Nothing is needed except the lines below that run from the one with "export IMPL_power_frac_comb_pct=40.4" through the one with "export IMPL_ys_seq_area_share_pct=30.2", repeated exactly.

------------------------------------------------

## config.mk

```make
export PLATFORM = sky130hd
export DESIGN_NAME = exc_ctrl
export DESIGN_NICKNAME = d
export VERILOG_FILES = /design/src/rtl/exc_ctrl_pkg.sv /design/src/rtl/exc_prio_enc.sv /design/src/rtl/exc_ctrl.sv
export SDC_FILE = /design/constraint.sdc
export NUM_CORES = 1
export LEC_CHECK = 0
export BUFFER_PORTS_ARGS = -buffer_cell sky130_fd_sc_hd__buf_4
export CAP_MARGIN = 20
export CORE_AREA = 8 8 101 103
export CTS_CLUSTER_SIZE = 10
export DETAILED_ROUTE_END_ITERATION = 12
export DIE_AREA = 0 0 109 111
export GPL_TIMING_DRIVEN = 0
export PLACE_DENSITY = 0.7
export SLEW_MARGIN = 15
export SYNTH_ARGS = -nofsm -noshare
export SYNTH_HDL_FRONTEND = slang
export SYNTH_SLANG_ARGS = --single-unit
```

## constraint.sdc

```tcl
create_clock -name clk -period 2.7 [get_ports clk]
set_clock_uncertainty 0.15 [all_clocks]
set_input_delay 0.135 -clock clk [delete_from_list [all_inputs] [get_ports clk]]
set_output_delay 0.135 -clock clk [all_outputs]
set_load 0.05 [all_outputs]
```

## src/rtl/exc_ctrl_pkg.sv

```systemverilog
// Shared definitions for the MEM-stage exception controller: CP0 register
// addresses, exception codes, flag bit positions and controller states.
package exc_ctrl_pkg;

  localparam logic [4:0] CP0_REG_STATUS = 5'd12;
  localparam logic [4:0] CP0_REG_CAUSE  = 5'd13;
  localparam logic [4:0] CP0_REG_EPC    = 5'd14;

  localparam logic [31:0] EXC_NONE = 32'h0000_0000;
  localparam logic [31:0] EXC_INT  = 32'h0000_0001;
  localparam logic [31:0] EXC_SYS  = 32'h0000_0008;
  localparam logic [31:0] EXC_INV  = 32'h0000_000a;
  localparam logic [31:0] EXC_OV   = 32'h0000_000c;
  localparam logic [31:0] EXC_TRAP = 32'h0000_000d;
  localparam logic [31:0] EXC_ERET = 32'h0000_000e;

  localparam int FLAG_W    = 5;
  localparam int FLAG_INV  = 0;
  localparam int FLAG_SYS  = 1;
  localparam int FLAG_TRAP = 2;
  localparam int FLAG_OV   = 3;
  localparam int FLAG_ERET = 4;

  localparam int CNT_W = 3;

  typedef enum logic {
    ST_IDLE  = 1'b0,
    ST_FLUSH = 1'b1
  } exc_state_e;

  // Interrupts are masked while EXL is set or IE is clear.
  function automatic logic int_pending(input logic       ie,
                                       input logic       exl,
                                       input logic [7:0] im,
                                       input logic [7:0] ip);
    return ie && !exl && ((ip & im) != 8'h00);
  endfunction

endpackage

```

## src/rtl/exc_prio_enc.sv

```systemverilog
// Fixed-priority encoder turning the interrupt condition and MEM flags into
// the CP0 exception code; yields zero when the cycle may not take exceptions.
module exc_prio_enc
  import exc_ctrl_pkg::*;
(
  input  logic [FLAG_W-1:0] flags,
  input  logic              int_pend,
  input  logic              eligible,
  output logic [31:0]       code
);

  always_comb begin
    code = EXC_NONE;
    if (eligible) begin
      if (int_pend)
        code = EXC_INT;
      else if (flags[FLAG_INV])
        code = EXC_INV;
      else if (flags[FLAG_SYS])
        code = EXC_SYS;
      else if (flags[FLAG_TRAP])
        code = EXC_TRAP;
      else if (flags[FLAG_OV])
        code = EXC_OV;
      else if (flags[FLAG_ERET])
        code = EXC_ERET;
    end
  end

endmodule

```

## src/rtl/exc_ctrl.sv

```systemverilog
// MEM-stage exception controller: bypasses pending WB writes to CP0, picks
// the exception to hand to CP0 and issues a registered flush with target PC.
module exc_ctrl
  import exc_ctrl_pkg::*;
#(
  parameter logic [31:0] EXC_VECTOR   = 32'h0000_0020,
  parameter int          FLUSH_CYCLES = 2
) (
  input  logic              clk,
  input  logic              rst,
  input  logic              mem_valid_i,
  input  logic              mem_stall_i,
  input  logic [31:0]       mem_inst_addr_i,
  input  logic              mem_in_delayslot_i,
  input  logic [FLAG_W-1:0] mem_exc_flags_i,
  input  logic [31:0]       cp0_status_i,
  input  logic [31:0]       cp0_cause_i,
  input  logic [31:0]       cp0_epc_i,
  input  logic              wb_cp0_we_i,
  input  logic [4:0]        wb_cp0_waddr_i,
  input  logic [31:0]       wb_cp0_data_i,
  output logic [31:0]       excepttype_o,
  output logic [31:0]       cur_inst_addr_o,
  output logic              is_in_delayslot_o,
  output logic              kill_o,
  output logic              flush_o,
  output logic [31:0]       new_pc_o
);

  exc_state_e       state;
  logic [CNT_W-1:0] cnt;

  logic [31:0] eff_status;
  logic [31:0] eff_cause;
  logic [31:0] eff_epc;
  logic        int_pend;
  logic        eligible;
  logic [31:0] target;
  logic        unused_bits;

  // Only the software-writable Cause fields (IP1..IP0, IV, WP) take the bypass.
  always_comb begin
    eff_status = cp0_status_i;
    eff_cause  = cp0_cause_i;
    eff_epc    = cp0_epc_i;
    if (wb_cp0_we_i) begin
      case (wb_cp0_waddr_i)
        CP0_REG_STATUS: eff_status = wb_cp0_data_i;
        CP0_REG_CAUSE: begin
          eff_cause[9:8] = wb_cp0_data_i[9:8];
          eff_cause[23]  = wb_cp0_data_i[23];
          eff_cause[22]  = wb_cp0_data_i[22];
        end
        CP0_REG_EPC:    eff_epc = wb_cp0_data_i;
        default: ;
      endcase
    end
  end

  assign unused_bits = ^{eff_status[31:16], eff_status[7:2],
                         eff_cause[31:16], eff_cause[7:0]};

  assign int_pend = int_pending(eff_status[0], eff_status[1],
                                eff_status[15:8], eff_cause[15:8]);
  assign eligible = (state == ST_IDLE) && mem_valid_i && !mem_stall_i;

  exc_prio_enc u_prio (
    .flags    (mem_exc_flags_i),
    .int_pend (int_pend),
    .eligible (eligible),
    .code     (excepttype_o)
  );

  assign target            = (excepttype_o == EXC_ERET) ? eff_epc : EXC_VECTOR;
  assign kill_o            = (excepttype_o != EXC_NONE) || (state == ST_FLUSH);
  assign cur_inst_addr_o   = mem_inst_addr_i;
  assign is_in_delayslot_o = mem_in_delayslot_i;

  // Flush window: cnt counts the remaining flush cycles after the current one.
  always_ff @(posedge clk) begin
    if (rst) begin
      state    <= ST_IDLE;
      cnt      <= '0;
      flush_o  <= 1'b0;
      new_pc_o <= 32'h0;
    end else begin
      case (state)
        ST_IDLE: begin
          if (excepttype_o != EXC_NONE) begin
            state    <= ST_FLUSH;
            cnt      <= CNT_W'(FLUSH_CYCLES - 1);
            flush_o  <= 1'b1;
            new_pc_o <= target;
          end
        end
        ST_FLUSH: begin
          if (cnt == '0) begin
            state   <= ST_IDLE;
            flush_o <= 1'b0;
          end else begin
            cnt <= cnt - 1'b1;
          end
        end
        default: begin
          state   <= ST_IDLE;
          flush_o <= 1'b0;
        end
      endcase
    end
  end

endmodule

```

==> flow_metrics.env <==
export IMPL_fillers=780
export IMPL_cts_max_path_buffers=2
export IMPL_worst_r2r_path_depth=6
export IMPL_routed_via_count=2867
export IMPL_end_kind="output port"
export IMPL_placed_area_sq_um=3960
export IMPL_layout_commonest_cell="buf_4"
export IMPL_startpoint_type="input port"
export IMPL_ys_ff_latch=37
export IMPL_fp_dieW_microns=109
export IMPL_drt_iter0_markers=77
export IMPL_netlist_instances=280
export IMPL_hold_end="new_pc_o[11]"
export IMPL_worst_slew_pin_slew_ns=0.752
export IMPL_syn_area_per_cell_sq_um=8.76
export IMPL_final_util_pct=54.8
export IMPL_status="complete, no violations"
export IMPL_vdd_ir_drop_max_uv=192
export IMPL_async_flop_share_pct=0
export IMPL_path_delay_family="simple AND/OR/NAND/NOR gates"
export IMPL_synth_distinct_cells=37
export IMPL_via_per_inst=4.41
export IMPL_rr_endpoint="new_pc_o[6]"
export IMPL_layout_common_cells="230 x buf_4, 58 x dlygate4sd3_1, 38 x inv_1"
export IMPL_ant_nets=0
export IMPL_multi_input_area_sq_um=1180
export IMPL_yosysWarnings=0
export IMPL_pin_count=275
export IMPL_nets=720
export IMPL_crit_path_max_fanout=8
export IMPL_antenna_found_initial=0
export IMPL_power_frac_comb_pct=40.4
export IMPL_critical_path_buf_inv_count=3
export IMPL_switching_power_uw=539
export IMPL_wirelength_microns=10200
export IMPL_p_per_area_nw_per_um2=338
export IMPL_dp_final_hpwl_microns=7880
export IMPL_total_leakage_power_nw=2.14
export IMPL_setup_viol=0
export IMPL_ys_seq_area_share_pct=30.2
export IMPL_whs_ns=0.00147
export IMPL_cts_made_buffers=5
export IMPL_critical_path_class="input port to output port"
export IMPL_grt_overflow=0
export IMPL_cts_reportedPaths_clkPinSlew_ns=0.07
export IMPL_hp_class="input port to flip-flop"
export IMPL_drv_slew=0
export IMPL_row_count=34
export IMPL_syn_area_sq_um=2450
export IMPL_h_tree_depth=2
export IMPL_remaining_drc_errors=0
export IMPL_cpPeakStageDelay_ns=0.53
export IMPL_seqCellArea_sq_um=741
export IMPL_initial_core_util_pct=28.7
export IMPL_core_area_sq_um=8550
export IMPL_p_seq_share_pct=35.2
export IMPL_p_clk_share_pct=24.4
export IMPL_hold_violations=0
export IMPL_max_cap_violations=0
export IMPL_rsz0062_at_grt="false"
export IMPL_period_needed_ns=2.53
export IMPL_cp_slowest_cell="o41ai_4"
export IMPL_switching_share_pct=34.0
export IMPL_grt_max_degree=11
export IMPL_clk_insertion_delay_late_ns=0.28
export IMPL_crit_reg2reg_launch="state"
export IMPL_clock_sinks=37
export IMPL_drive_gt1_share_pct=45.9
export IMPL_pre_cts_ws_ns=-0.563
export IMPL_diodes=0
export IMPL_synth_edf_count=0
export IMPL_fin_area_sq_um=4690
export IMPL_fmax_ghz=0.395
export IMPL_slew_headroom_pct=49.9
export IMPL_die_y_microns=111
export IMPL_area_growth_pct=91.1
export IMPL_cts_root_buf="clkbuf_8"
export IMPL_worstHoldPathCells=3
export IMPL_ys_flop_type="dfxtp_1"
export IMPL_cts_tree="built"
export IMPL_drtPass1Iterations=4
export IMPL_wl_per_cell_microns=15.6
export IMPL_track_usage_pct=15.6
export IMPL_grt_pass1_vias=3055
export IMPL_rrSetupSlack_ns=0.57
export IMPL_p_int_mw=1.05
export IMPL_min_from="cp0_epc_i[11]"
export IMPL_post_route_period_util_pct=93.8
export IMPL_port_buffers=167
export IMPL_crit_chain="buf_4 > nor4_4 > buf_4 > o21ai_0 > o41ai_4 > nand2b_1 > nor4_4 > buf_6"
export IMPL_grt_first_pass_wirelength_microns=15200
export IMPL_cp_required_ns=2.41
export IMPL_cp_arrival_ns=2.25
export IMPL_worst_slack_ns=0.167
export IMPL_place_congestion=0.815
export IMPL_die_area_sq_um=12100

------------------------------------------------

### WRITTEN SOLUTION
export IMPL_power_frac_comb_pct=40.4
export IMPL_critical_path_buf_inv_count=3
export IMPL_switching_power_uw=539
export IMPL_wirelength_microns=10200
export IMPL_p_per_area_nw_per_um2=338
export IMPL_dp_final_hpwl_microns=7880
export IMPL_total_leakage_power_nw=2.14
export IMPL_setup_viol=0
export IMPL_ys_seq_area_share_pct=30.2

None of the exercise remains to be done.